José Cadalso (1741-1782) escribió Los eruditos a la violeta, sátira de quienes simulan saber de todo
y estar siempre al día, y las Noches
lúgubres, diálogo en prosa de carácter prerromántico en el que un amante
desesperado pretende desenterrar el cuerpo de la amada recién fallecida. Pero
su principal obra es las Cartas marruecas
que, sobre el modelo de las Cartas persas
de Montesquieu, recoge las cartas que un ficticio viajero marroquí, Gazel, intercambia
con su maestro Ben Beley y con su amigo español Nuño. Ello da pie a una visión
crítica sobre los problemas y costumbres de la España del momento: atraso
científico e industrial, poca productividad de la nobleza…, todo ello desde una
actitud de patriotismo crítico típicamente ilustrada.
Gaspar Melchor de Jovellanos (1744-1811) aporta su afán
reformista, su fe en la ciencia y en la educación y su interés por el bienestar
social. Así se aprecia en su Informe
sobre la ley agraria o en su Memoria
para el arreglo de espectáculos y diversiones públicas (títulos
simplificados). En este último destaca su crítica hacia el teatro popular y
posbarroco y su defensa de un teatro didáctico y sometido a normas, es decir,
del teatro neoclásico.
El teatro del siglo xviii (versión sintética)
En el siglo xviii,
el género dramático estuvo marcado por la lucha entre los partidarios del teatro posbarroco y popular, por un lado,
y la minoría ilustrada, por otro.
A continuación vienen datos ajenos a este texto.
What follows belongs to an exercise in optimizing a design on an open flow for a short achievable clock period and few clock cycles per item; a production flow would make more cautious choices. In this exercise RTL edits were held to simulation tests only and were not proved equivalent to the original. Power is estimated from default activity; no workload was simulated.

Design rv_exec_top, start of the top module:
module rv_exec_top
#(
  parameter int XLEN = XLEN_DEFAULT
) (
  input  logic            in_clk,
  input  logic            in_rst,
  input  logic            instr_valid_i,
  output logic                 instr_ready_o,
  input  logic [4:0]        op_i,
  input  logic [4:0]      rd_i,
  input  logic [4:0]      rs1_i,
  input  logic [4:0]      rs2_i,
  input  logic [XLEN-1:0] imm_i,
  input  logic [XLEN-1:0] pc_i,
  output logic                 res_valid_o,
  input  logic            res_ready_i,
  output logic [4:0]           res_rd_o,
  output logic [XLEN-1:0]      res_data_o
);
Size: ~8,500 cells after synthesis, roughly 130 I/O pins, ~100,000 um^2 of cells after synthesis.
clock: 5.5 ns
lec_check: 0
cap_margin: 50
core_margin: 2
core_utilization: 65
cts_cluster_diameter: 120
cts_cluster_size: 20
setup_slack_margin: 3.2
slew_margin: 50
synth_hierarchical: 1
run.sh (not shown) runs the stock make flow with config.mk's settings and CLKGATE_MAP_FILE= SYNTH_SCRIPT=/design/flow/synth_recipe.tcl, a recipe that flattens the netlist after the stock synthesis.
Testbench counts at the start, summed over its fixed seeds: cycles 12,106, items 12,000.
Rerun with:
Settings changed: CORE_UTILIZATION 65 to 63, CTS_CLUSTER_DIAMETER 120 to 100.
Result: Hold slack improves by 0.017 ns; clock skew went up by 0.0038 ns; sequential share of layout area is lower by 0.11 points; sequential power stays flat; first-iteration DRC count goes down by 3.5%; final cell count increases by 0.56%; cell area stays flat.

* * *

== job 104 ==
Another version of the RTL of rv_exec_top (not shown whole).
Size in the first run: roughly 8600 cells after synthesis, roughly 0.10 mm² of cells after synthesis.
Design rv_exec_top, start of the top module:
module rv_exec_top
#(
  parameter int XLEN = XLEN_DEFAULT
) (
  input  logic            in_clk,
  input  logic            in_rst,
  input  logic            instr_valid_i,
  output logic                 instr_ready_o,
  input  logic [4:0]        op_i,
  input  logic [4:0]      rd_i,
  input  logic [4:0]      rs1_i,
  input  logic [4:0]      rs2_i,
  input  logic [XLEN-1:0] imm_i,
  input  logic [XLEN-1:0] pc_i,
  output logic                 res_valid_o,
  input  logic            res_ready_i,
  output logic [4:0]           res_rd_o,
  output logic [XLEN-1:0]      res_data_o
);
clock: 5.5 ns
lec_check: 0
cap_margin: 20
core_margin: 2
core_utilization: 65
cts_cluster_diameter: 100
cts_cluster_size: 20
setup_slack_margin: 3.2
slew_margin: 20
synth_hierarchical: 1
Testbench counts of job 104, summed over its fixed seeds: cycles 12,106, items 12,000.
Input changes introduced in job 103 (baseline for comparison: job 104):
# job 104
export LEC_CHECK = 0
export CAP_MARGIN = 20
export CORE_MARGIN = 2
export CORE_UTILIZATION = 65
export CTS_CLUSTER_DIAMETER = 100
export CTS_CLUSTER_SIZE = 20
export SETUP_SLACK_MARGIN = 3.2
export SLEW_MARGIN = 20
export SYNTH_HIERARCHICAL = 1
create_clock -name core_clock -period 5.5 [get_ports {in_clk}]
# job 103
export LEC_CHECK = 0
export CAP_MARGIN = 50
export CORE_MARGIN = 2
export CORE_UTILIZATION = 65
export CTS_CLUSTER_DIAMETER = 100
export CTS_CLUSTER_SIZE = 20
export SETUP_SLACK_MARGIN = 3.2
export SLEW_MARGIN = 50
export SYNTH_HIERARCHICAL = 1
create_clock -name core_clock -period 5.5 [get_ports {in_clk}]
[summary]
Summary — portion of total power attributed to combinational logic, job 103 relative to job 104: higher, by 0.4 points.
[compare] base=job 104 new=job 103: non-clock buffer total of the final layout rose about 4.7%; met2 routed wirelength dropped 0.38%; horizontal die dimension shows no meaningful change; routed wire length on met3 saw little to no change.
First-iteration DRC count delta (job 103 − job 104): favourable

* * *

Setup of north:
Another version of the RTL of rv_exec_top (not shown whole).
Size: ~130 I/O pins.
Settings: LEC_CHECK=0, CAP_MARGIN=20, CORE_MARGIN=2, CORE_UTILIZATION=72, CTS_CLUSTER_DIAMETER=100, CTS_CLUSTER_SIZE=20, SETUP_SLACK_MARGIN=3.2, SLEW_MARGIN=20, SYNTH_HIERARCHICAL=1; clock period 5.5 ns.
north ended with every stage complete and zero timing, DRC or antenna violations.
Testbench counts of north, summed over its fixed seeds: cycles 12,106, items 12,000.
#### Input delta (east over north)
- swapping 20 for 50 in SLEW_MARGIN
- swapping 20 for 50 in CAP_MARGIN
--- outcome ---
east ran to completion and came out clean on the timing, design-rule and antenna checks. Diff east and north: instance area after placement higher in east. [compare] base=north new=east: total placed cells including tap cells neither gained nor lost much, via count decreased 632, portion of total power attributed to sequential cells grew by 0.2 points. Final area of east is on par with north. Between east and north, it is east whose final cycle utilization of the critical path is lower, by 0.88 points. Comparing north with east, the combinational power came out essentially unchanged. STATUS sum of routed wire length over all layers: east wins against north. east gives less DRC violation total after the first TritonRoute iteration than north did.

==> static timing again, ports no longer ideal <==
No port has a modelled driver above. Below, the same layouts with a new extraction and two added sets of constraints. Step 1 sets driving cells, clkbuf_16 on the clock port and buf_2 on the other inputs (assumed; they add their load-dependent delay and slew). Step 2, shift: input delay + t, output delay - t, t = (earliest + latest rising clock arrival at the registers) / 2. This alone moves slack from input paths to output paths. Slacks: ideal ports / drivers / drivers and shift; pairs: ideal ports / drivers.
run	t (ns)	setup slack, ns	worst setup path at the end	worst data-port slew with drivers (ns)
the first run of note 1	0.888	3.083 / 2.998 / 2.386	input to register	0.11
the second run of note 1	0.912	3.069 / 2.984 / 2.426	input to register	0.12
job 104	0.895	3.059 / 3.000 / 2.384	input to register	0.15
job 103	0.890	3.083 / 3.008 / 2.416	input to register	0.18
north	0.867	2.988 / 2.988 / 2.435	input to register	0.10
east	0.871	3.036 / 3.031 / 2.426	input to register	0.08
After both steps every run listed still meets setup and hold. The setup slack of the first run of note 1, which loses most, moves by -0.085 ns with the drivers and by -0.697 ns with both steps.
Esta minoría trató de fomentar, sin demasiado
éxito, un teatro más didáctico, verosímil y sujeto a reglas: el teatro neoclásico.
El gran público seguía disfrutando de las obras barrocas, en
especial las de Calderón, con frecuencia «refundidas» o adaptadas. En la misma
línea, proliferaron nuevos subgéneros basados en la espectacularidad de la
tramoya y en argumentos exagerados y poco verosímiles: las comedias de santos,
de magia, «de figurón» y heroicas. En estos subgéneros destacaron Antonio
Zamora y José de Cañizares. Hay que reseñar también el éxito de los sainetes de
Ramón de la Cruz,
piezas breves de carácter humorístico y ambiente madrileño.
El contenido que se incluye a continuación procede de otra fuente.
Context: an optimization exercise on an open-source flow, tuned for small area, a short achievable clock period and few clock cycles per item. The choices shown serve that exercise and are no tape-out recipe.
Function was not checked in any run shown here: the RTL went through the layout flow alone.

==> flow/design.v, too long to show whole: its modules and the start of the top module <==
// module material_eval: 2185 lines
// module phase_count: 375 lines
// module taper_blend: 1593 lines
// module eval_control: 57 lines
// module board_eval: 50 lines
module board_eval
#(
   parameter int EVAL_WIDTH = 16                       
)
(
   input  logic                         clk,
   input  logic                         reset,
   input  logic [255:0]                 board_in,
   input  logic                         board_valid,
   input  logic                         attack_done,
   input  logic                         clear_eval,
   output logic signed [EVAL_WIDTH-1:0] eval,
   output logic                         eval_valid
);
  // ...
==> flow/flow/run.sh <==
#!/bin/bash
# The standard layout with two changes:
#  - after the standard synthesis, fapol.py removes inverters around the full adders
#    by using some adders with all pins inverted (a full adder is self-dual); the
#    registers are not touched;
#  - the input and output ports are buffered with buf_1 cells.
set -euo pipefail
R=orfs/results/sky130hd/board_eval/base
bash standard.sh synth > synth_flow.log 2>&1
cp $R/1_2_yosys.v synth_standard.v
python3 flow/fapol.py synth_standard.v $R/1_2_yosys.v > fapol.log 2>&1
touch $R/1_2_yosys.v
bash standard.sh finish BUFFER_PORTS_ARGS="-buffer_cell sky130_fd_sc_hd__buf_1" > finish_flow.log 2>&1
==> flow/flow/fapol.py <==
#!/usr/bin/env python3
"""Removes inverters around full-adder cells in a Yosys gate netlist.

A full adder is self-dual: FA(~a, ~b, ~c) = (~sum, ~cout). Synthesis extracts full
adders with arbitrary input and output polarities and fills the gaps with inverters.
This script picks, for every full adder, whether to use it as is or with all of its
pins inverted, so as to need as few inverters as possible, then rewires the netlist:
every inverter is removed and one inverter per net is put back where some load
needs the inverted value. An inverted input of a two-input XOR needs no inverter:
the XOR becomes an XNOR (and back). A half adder whose sum or carry every load
wants inverted becomes an XNOR or NAND and the gate for its other output.
Registers and all other cells are left as they are.

usage: fapol.py in.v out.v
"""
import math
import random
import re
import sys
from collections import defaultdict

OUT_PINS = {'X', 'Y', 'Q', 'Q_N', 'SUM', 'COUT', 'HI', 'LO'}

src = open(sys.argv[1]).read()
m = re.search(r'^module\s.*?;\n', src, re.S | re.M)
head_end = m.end()
body = src[head_end:]
inst_re = re.compile(r'^\s*(sky130_fd_sc_hd__\w+)\s+(\S+)\s*\((.*?)\);\n', re.S | re.M)
pin_re = re.compile(r'\.(\w+)\(([^()]*)\)')

decls = []       # text lines that are not instances (ports, wires)
insts = []       # [type, name, [(pin, net)]]
pos = 0
for mm in inst_re.finditer(body):
    decls.append(body[pos:mm.start()])
    insts.append([mm.group(1), mm.group(2), [(p, n.strip()) for p, n in pin_re.findall(mm.group(3))]])
    pos = mm.end()
tail = body[pos:]
assert 'assign' not in ''.join(decls) + tail, 'assign statements not handled'

outputs = set()
for line in src[:head_end].split('\n') + ''.join(decls).split('\n'):
    mo = re.match(r'\s*output\s+(\[(\d+):(\d+)\]\s+)?(\S+);', line)
    if mo:
        if mo.group(1):
            hi, lo = int(mo.group(2)), int(mo.group(3))
            for i in range(min(hi, lo), max(hi, lo) + 1):
                outputs.add('%s[%d]' % (mo.group(4), i))
        else:
            outputs.add(mo.group(4))


def is_inv(t):
    return re.match(r'sky130_fd_sc_hd__inv_\d+$', t) is not None


def is_fa(t):
    return re.match(r'sky130_fd_sc_hd__fa_\d+$', t) is not None


def is_xor(t):
    return re.match(r'sky130_fd_sc_hd__x(n)?or2_\d+$', t) is not None


XOR_SWAP = {}
for _d in (1, 2, 4):
    XOR_SWAP['sky130_fd_sc_hd__xor2_%d' % _d] = 'sky130_fd_sc_hd__xnor2_%d' % _d
    XOR_SWAP['sky130_fd_sc_hd__xnor2_%d' % _d] = 'sky130_fd_sc_hd__xor2_%d' % _d


driver = {}
for idx, (t, name, pins) in enumerate(insts):
    for p, n in pins:
        if p in OUT_PINS:
            driver[n] = idx

# Inverters that may be removed: not driving an output port
removable = set()
for idx, (t, name, pins) in enumerate(insts):
    if is_inv(t):
        y = dict(pins)['Y']
        if y not in outputs:
            removable.add(idx)


def resolve(n):
    """(base net, parity) through removable inverters."""
    par = 0
    seen = 0
    while n in driver and driver[n] in removable:
        n = dict(insts[driver[n]][2])['A']
        par ^= 1
        seen += 1
        assert seen < 100
    return n, par


# Loads: (instance index, pin, base, parity)
loads = []
for idx, (t, name, pins) in enumerate(insts):
    if idx in removable:
        continue
    for p, n in pins:
        if p in OUT_PINS:
            continue
        b, par = resolve(n)
        loads.append((idx, p, b, par))

fa_ids = [i for i, x in enumerate(insts) if is_fa(x[0])]
flip = defaultdict(int)
loads_of_base = defaultdict(list)
for li, (idx, p, b, par) in enumerate(loads):
    loads_of_base[b].append(li)


def drv_flip(b):
    d = driver.get(b)
    return flip[d] if d is not None and is_fa(insts[d][0]) else 0


def raw_inv(li):
    idx, p, b, par = loads[li]
    lf = flip[idx] if is_fa(insts[idx][0]) else 0
    return par ^ lf ^ drv_flip(b)


def need_inv(li):
    # An inverted input of a two-input XOR is absorbed by swapping XOR and XNOR
    if is_xor(insts[loads[li][0]][0]):
        return 0
    return raw_inv(li)


def base_cost(b):
    return 1 if any(need_inv(li) for li in loads_of_base[b]) else 0


def fa_bases(i):
    out = set()
    for p, n in insts[i][2]:
        if p in OUT_PINS:
            out.add(n)
        else:
            out.add(resolve(n)[0])
    return out


bases_of_fa = {i: fa_bases(i) for i in fa_ids}
all_bases = set(loads_of_base)
before = sum(base_cost(b) for b in all_bases)
def local_cost(i):
    return sum(base_cost(b) for b in bases_of_fa[i])


# Greedy single flips, then simulated annealing with a fixed seed
def greedy():
    for sweep in range(50):
        changed = 0
        for i in fa_ids:
            c0 = local_cost(i)
            flip[i] ^= 1
            if local_cost(i) < c0:
                changed += 1
            else:
                flip[i] ^= 1
        if not changed:
            break


greedy()
rng = random.Random(1)
cur = sum(base_cost(b) for b in all_bases)
best = cur
best_flip = dict(flip)
steps = 300000
for step in range(steps):
    temp = 1.5 * (1 - step / steps) + 0.05
    i = rng.choice(fa_ids)
    c0 = local_cost(i)
    flip[i] ^= 1
    d = local_cost(i) - c0
    if d <= 0 or rng.random() < math.exp(-d / temp):
        cur += d
        if cur < best:
            best = cur
            best_flip = dict(flip)
    else:
        flip[i] ^= 1
flip.clear()
flip.update(best_flip)
greedy()
after = sum(base_cost(b) for b in all_bases)
n_removable = len(removable)

def is_ha(t):
    return re.match(r'sky130_fd_sc_hd__ha_\d+$', t) is not None


# A half adder whose sum (or carry) is wanted inverted by every load is split into
# an XNOR (or NAND) and the other half, which takes no more area than the half adder
ha_inv = defaultdict(set)
for b in all_bases:
    d = driver.get(b)
    if d is None or not is_ha(insts[d][0]) or not loads_of_base[b]:
        continue
    if all(need_inv(li) for li in loads_of_base[b]):
        pin = [p for p, n in insts[d][2] if n == b][0]
        ha_inv[d].add(pin)
        for li in loads_of_base[b]:
            idx, p, bb, par = loads[li]
            loads[li] = (idx, p, bb, par ^ 1)


def base_cost2(b):
    return 1 if any(need_inv(li) for li in loads_of_base[b]) else 0


# Rewire
inv_net = {}
new_insts = []
k = 0
for b in sorted(all_bases):
    if base_cost2(b):
        w = '_fapol_n%d_' % k
        inv_net[b] = w
        new_insts.append(['sky130_fd_sc_hd__inv_1', '_fapol_i%d_' % k, [('A', b), ('Y', w)]])
        k += 1
pin_net = {}
for li, (idx, p, b, par) in enumerate(loads):
    pin_net[(idx, p)] = inv_net[b] if need_inv(li) else b

dead = set(dict(insts[i][2])['Y'] for i in removable)


def drop_dead(text):
    keep = []
    for line in text.split('\n'):
        mo = re.match(r'\s*wire\s+(\S+)\s*;\s*$', line)
        if mo and mo.group(1) in dead:
            continue
        keep.append(line)
    return '\n'.join(keep)


decls = [drop_dead(x) for x in decls]
out = [src[:head_end]]
out.append(''.join(decls[:1]))
for b, w in sorted(inv_net.items(), key=lambda x: x[1]):
    out.append('  wire %s;\n' % w)
out.append(''.join(decls[1:]))


def emit(t, name, pins):
    s = '  %s %s (\n' % (t, name)
    s += ',\n'.join('    .%s(%s%s)' % (p, n, ' ' if n.startswith('\\') else '') for p, n in pins)
    return s + '\n  );\n'


toggles = defaultdict(int)
for li, (idx, p, b, par) in enumerate(loads):
    if is_xor(insts[idx][0]):
        toggles[idx] ^= raw_inv(li)
n_swapped = 0
for idx, (t, name, pins) in enumerate(insts):
    if idx in removable:
        continue
    pins = [(p, n if p in OUT_PINS else pin_net[(idx, p)]) for p, n in pins]
    if toggles[idx]:
        to = 'Y' if 'xnor2' in XOR_SWAP[t] else 'X'
        t = XOR_SWAP[t]
        pins = [(to if p in ('X', 'Y') else p, n) for p, n in pins]
        n_swapped += 1
    if idx in ha_inv:
        pd = dict(pins)
        a, bb = pd['A'], pd['B']
        if 'SUM' in ha_inv[idx]:
            out.append(emit('sky130_fd_sc_hd__xnor2_1', name, [('A', a), ('B', bb), ('Y', pd['SUM'])]))
        else:
            out.append(emit('sky130_fd_sc_hd__xor2_1', name, [('A', a), ('B', bb), ('X', pd['SUM'])]))
        cname = name + '_c' if not name.startswith('\\') else name + '_c'
        if 'COUT' in ha_inv[idx]:
            out.append(emit('sky130_fd_sc_hd__nand2_1', cname, [('A', a), ('B', bb), ('Y', pd['COUT'])]))
        else:
            out.append(emit('sky130_fd_sc_hd__and2_1', cname, [('A', a), ('B', bb), ('X', pd['COUT'])]))
        continue
    out.append(emit(t, name, pins))
for t, name, pins in new_insts:
    out.append(emit(t, name, pins))
out.append(tail)
open(sys.argv[2], 'w').write(''.join(out))
print('fapol: %d full adders, %d flipped; inverters %d -> %d; %d XOR/XNOR swapped; %d half adders split'
      % (len(fa_ids), sum(flip[i] for i in fa_ids), n_removable, len(inv_net), n_swapped, len(ha_inv)))
if len(sys.argv) > 3:
    from collections import Counter
    c = Counter()
    for b in inv_net:
        allinv = all(need_inv(li) for li in loads_of_base[b])
        d = driver.get(b)
        dt = insts[d][0].replace('sky130_fd_sc_hd__', '') if d is not None else 'port'
        c[(allinv, dt)] += 1
    for k, v in c.most_common(30):
        print(v, k)
==> flow/standard.sh <==
#!/bin/bash
# synth_recipe.tcl (not shown) runs the flow's synth.tcl, then flattens the netlist and writes it again
# the make line also repeats each setting of config.mk as NAME=value (left out here)
make -C /OpenROAD-flow-scripts/flow DESIGN_CONFIG=/design/flow/config.mk WORK_HOME=/design/flow/orfs CLKGATE_MAP_FILE= SYNTH_SCRIPT=/design/flow/synth_recipe.tcl "${@:-finish}"
==> flow/config.mk <==
export PLATFORM = sky130hd
export DESIGN_NAME = board_eval
export DESIGN_NICKNAME = board_eval
export VERILOG_FILES = /design/flow/design.v
export SDC_FILE = /design/flow/constraint.sdc
export NUM_CORES = 4
export LEC_CHECK = 0
export CAP_MARGIN = 20
export CORE_MARGIN = 2
export CORE_UTILIZATION = 40
export SETUP_SLACK_MARGIN = 1.0
export SLEW_MARGIN = 20
==> flow/constraint.sdc <==
create_clock -name core_clock -period 7.0 [get_ports {clk}]
set_input_delay 1.4000 -clock core_clock [delete_from_list [all_inputs] [get_ports {clk}]]
set_output_delay 1.4000 -clock core_clock [all_outputs]
set_load 0.01 [all_outputs]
Por su parte, los ilustrados rechazan tanto el teatro
barroco, por su falta de didactismo y su desprecio de las normas clásicas, como
los subgéneros populares, por su desarreglo y su inverosimilitud. Proponen un
teatro neoclásico, caracterizado por la imitación de la realidad. Para ello se
respetan las tres unidades (lugar, tiempo y acción), se separan lo trágico y lo
cómico y se huye de los excesos verbales y argumentales, presentando conductas
ejemplares con un lenguaje natural y sencillo. Los ilustrados diferencian
claramente entre tragedia y comedia. Las tragedias neoclásicas, poco
afortunadas, suelen presentar sucesos históricos y caracteres grandiosos, y se
presentan en verso (generalmente endecasílabo). Destacó la Raquel
(1778) de Vicente García de la
Huerta, de asunto histórico: trata sobre la reacción de los
nobles castellanos contra la amante y favorita del rey Alfonso viii, la judía Raquel.
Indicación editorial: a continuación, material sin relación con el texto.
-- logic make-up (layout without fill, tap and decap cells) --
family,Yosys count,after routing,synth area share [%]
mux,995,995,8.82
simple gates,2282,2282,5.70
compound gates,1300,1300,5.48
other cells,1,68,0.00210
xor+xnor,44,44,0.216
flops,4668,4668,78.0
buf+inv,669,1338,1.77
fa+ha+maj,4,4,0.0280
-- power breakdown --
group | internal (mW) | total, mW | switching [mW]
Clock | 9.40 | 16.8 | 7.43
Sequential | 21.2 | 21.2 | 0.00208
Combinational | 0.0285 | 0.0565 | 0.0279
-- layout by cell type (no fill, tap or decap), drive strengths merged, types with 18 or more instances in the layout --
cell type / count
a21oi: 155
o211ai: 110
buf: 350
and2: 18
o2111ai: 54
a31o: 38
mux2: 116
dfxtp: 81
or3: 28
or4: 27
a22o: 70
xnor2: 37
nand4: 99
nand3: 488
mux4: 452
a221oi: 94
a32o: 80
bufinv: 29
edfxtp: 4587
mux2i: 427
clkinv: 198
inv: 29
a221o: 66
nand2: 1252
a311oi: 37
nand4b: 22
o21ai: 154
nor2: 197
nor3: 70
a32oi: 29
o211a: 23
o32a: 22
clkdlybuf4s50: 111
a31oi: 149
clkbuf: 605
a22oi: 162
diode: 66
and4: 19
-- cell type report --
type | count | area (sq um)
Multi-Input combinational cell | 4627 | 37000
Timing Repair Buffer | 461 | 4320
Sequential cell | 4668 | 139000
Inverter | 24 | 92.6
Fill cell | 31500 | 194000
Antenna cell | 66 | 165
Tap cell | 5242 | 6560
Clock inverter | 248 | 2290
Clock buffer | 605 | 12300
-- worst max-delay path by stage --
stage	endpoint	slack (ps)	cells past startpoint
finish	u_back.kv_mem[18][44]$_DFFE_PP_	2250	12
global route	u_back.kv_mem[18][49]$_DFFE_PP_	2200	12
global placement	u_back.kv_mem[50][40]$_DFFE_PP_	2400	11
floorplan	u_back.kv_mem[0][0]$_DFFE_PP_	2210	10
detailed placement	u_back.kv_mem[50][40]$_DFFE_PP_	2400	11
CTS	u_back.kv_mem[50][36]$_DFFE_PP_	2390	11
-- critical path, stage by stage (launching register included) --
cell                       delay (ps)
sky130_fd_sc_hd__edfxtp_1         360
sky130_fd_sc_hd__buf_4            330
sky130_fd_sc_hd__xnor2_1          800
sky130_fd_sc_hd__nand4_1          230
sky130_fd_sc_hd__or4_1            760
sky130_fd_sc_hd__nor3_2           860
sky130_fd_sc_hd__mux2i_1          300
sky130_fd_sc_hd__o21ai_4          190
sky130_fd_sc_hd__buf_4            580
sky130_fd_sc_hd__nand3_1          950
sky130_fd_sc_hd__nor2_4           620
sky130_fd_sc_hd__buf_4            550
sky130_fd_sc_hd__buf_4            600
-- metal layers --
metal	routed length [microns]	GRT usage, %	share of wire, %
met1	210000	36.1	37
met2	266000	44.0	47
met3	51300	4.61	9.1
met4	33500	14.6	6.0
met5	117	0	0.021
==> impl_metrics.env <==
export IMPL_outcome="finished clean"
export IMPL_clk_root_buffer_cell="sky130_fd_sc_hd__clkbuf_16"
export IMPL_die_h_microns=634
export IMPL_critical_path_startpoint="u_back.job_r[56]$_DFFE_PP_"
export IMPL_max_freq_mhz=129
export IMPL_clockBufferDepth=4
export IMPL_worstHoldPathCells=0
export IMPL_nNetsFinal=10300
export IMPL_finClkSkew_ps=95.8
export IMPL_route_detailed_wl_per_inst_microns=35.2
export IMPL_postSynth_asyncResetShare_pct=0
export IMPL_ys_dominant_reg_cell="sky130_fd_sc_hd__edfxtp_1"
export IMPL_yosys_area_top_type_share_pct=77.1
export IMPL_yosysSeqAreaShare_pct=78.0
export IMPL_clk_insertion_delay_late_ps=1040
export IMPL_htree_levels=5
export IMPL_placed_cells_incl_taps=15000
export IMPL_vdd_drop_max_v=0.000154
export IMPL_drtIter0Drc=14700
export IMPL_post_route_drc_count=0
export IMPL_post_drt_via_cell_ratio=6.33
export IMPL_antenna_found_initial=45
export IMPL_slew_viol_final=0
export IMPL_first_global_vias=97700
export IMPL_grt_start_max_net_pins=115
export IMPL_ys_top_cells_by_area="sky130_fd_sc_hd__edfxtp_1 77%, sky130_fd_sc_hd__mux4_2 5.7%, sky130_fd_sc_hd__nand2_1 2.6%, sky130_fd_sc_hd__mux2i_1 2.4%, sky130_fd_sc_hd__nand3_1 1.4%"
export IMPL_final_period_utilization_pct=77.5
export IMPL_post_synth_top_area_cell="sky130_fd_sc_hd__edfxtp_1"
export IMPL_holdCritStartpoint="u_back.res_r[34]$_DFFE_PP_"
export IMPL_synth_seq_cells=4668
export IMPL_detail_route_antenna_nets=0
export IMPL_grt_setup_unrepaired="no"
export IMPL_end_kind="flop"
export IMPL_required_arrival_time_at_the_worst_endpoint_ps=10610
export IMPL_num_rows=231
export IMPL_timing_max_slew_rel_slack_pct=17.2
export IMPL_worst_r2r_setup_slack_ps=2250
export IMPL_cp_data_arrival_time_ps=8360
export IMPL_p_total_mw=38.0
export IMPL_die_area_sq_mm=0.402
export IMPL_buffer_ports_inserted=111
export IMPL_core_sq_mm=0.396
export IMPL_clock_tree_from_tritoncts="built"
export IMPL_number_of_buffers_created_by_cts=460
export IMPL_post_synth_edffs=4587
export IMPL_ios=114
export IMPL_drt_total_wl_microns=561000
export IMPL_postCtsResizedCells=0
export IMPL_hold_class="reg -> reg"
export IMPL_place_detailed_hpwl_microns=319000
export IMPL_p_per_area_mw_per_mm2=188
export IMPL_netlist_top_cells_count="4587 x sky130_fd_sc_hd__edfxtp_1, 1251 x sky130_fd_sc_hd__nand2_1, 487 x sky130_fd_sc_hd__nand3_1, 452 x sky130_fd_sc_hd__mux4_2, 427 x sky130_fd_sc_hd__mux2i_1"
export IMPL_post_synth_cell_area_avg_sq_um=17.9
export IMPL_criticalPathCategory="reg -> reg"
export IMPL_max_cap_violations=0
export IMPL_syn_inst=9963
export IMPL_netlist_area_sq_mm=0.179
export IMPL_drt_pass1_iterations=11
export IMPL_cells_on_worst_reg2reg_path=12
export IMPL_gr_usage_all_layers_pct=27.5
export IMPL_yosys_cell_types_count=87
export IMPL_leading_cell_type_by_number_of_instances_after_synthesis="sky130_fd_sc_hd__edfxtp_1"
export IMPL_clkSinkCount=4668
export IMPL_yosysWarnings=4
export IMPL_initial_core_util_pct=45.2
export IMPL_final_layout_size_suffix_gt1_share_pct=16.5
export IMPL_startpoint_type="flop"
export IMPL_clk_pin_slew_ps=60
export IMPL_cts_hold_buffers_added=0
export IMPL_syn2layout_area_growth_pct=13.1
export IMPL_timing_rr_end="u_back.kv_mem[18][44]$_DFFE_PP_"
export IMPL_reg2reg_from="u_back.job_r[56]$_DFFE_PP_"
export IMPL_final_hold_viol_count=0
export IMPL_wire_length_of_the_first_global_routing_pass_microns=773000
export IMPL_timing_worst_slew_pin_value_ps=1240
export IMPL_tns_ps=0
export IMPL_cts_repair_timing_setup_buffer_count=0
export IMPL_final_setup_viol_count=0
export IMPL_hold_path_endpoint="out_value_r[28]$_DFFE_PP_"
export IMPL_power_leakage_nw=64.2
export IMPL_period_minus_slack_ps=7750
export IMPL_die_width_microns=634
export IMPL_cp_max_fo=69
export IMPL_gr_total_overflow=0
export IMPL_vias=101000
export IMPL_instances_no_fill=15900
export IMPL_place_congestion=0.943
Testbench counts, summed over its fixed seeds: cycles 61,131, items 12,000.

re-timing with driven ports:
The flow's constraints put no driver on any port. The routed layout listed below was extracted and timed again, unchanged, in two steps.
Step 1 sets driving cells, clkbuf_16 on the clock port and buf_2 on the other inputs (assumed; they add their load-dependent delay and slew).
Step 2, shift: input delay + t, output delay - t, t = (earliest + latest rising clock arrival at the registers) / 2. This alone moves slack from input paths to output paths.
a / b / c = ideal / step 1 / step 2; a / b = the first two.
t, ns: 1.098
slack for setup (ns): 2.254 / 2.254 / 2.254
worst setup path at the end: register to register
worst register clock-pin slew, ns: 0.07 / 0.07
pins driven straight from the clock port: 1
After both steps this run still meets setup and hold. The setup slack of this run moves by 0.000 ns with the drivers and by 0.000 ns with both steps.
En cuanto a la comedia, solo las de Leandro Fernández de
Moratín gozaron de cierto éxito. Se basaban en la idea neoclásica de unir
deleite y utilidad; imitaban sucesos domésticos y cotidianos con un lenguaje
verosímil, una intriga simple y natural y unos desenlaces ejemplares, que
encerraban una crítica de ciertas costumbres sociales. Así, en su mayor éxito, El sí de las niñas (1806), se censura la
educación excesivamente autoritaria que reciben las mujeres, así como los
matrimonios desiguales en edad, realizados por conveniencia. El mismo tema
trata en dos comedias que, a diferencia de la anterior, estaban en verso: El viejo y la niña (1790) y El barón (1803), mientras que en La comedia nueva o el café (1792)
satiriza a los autores de comedias de magia.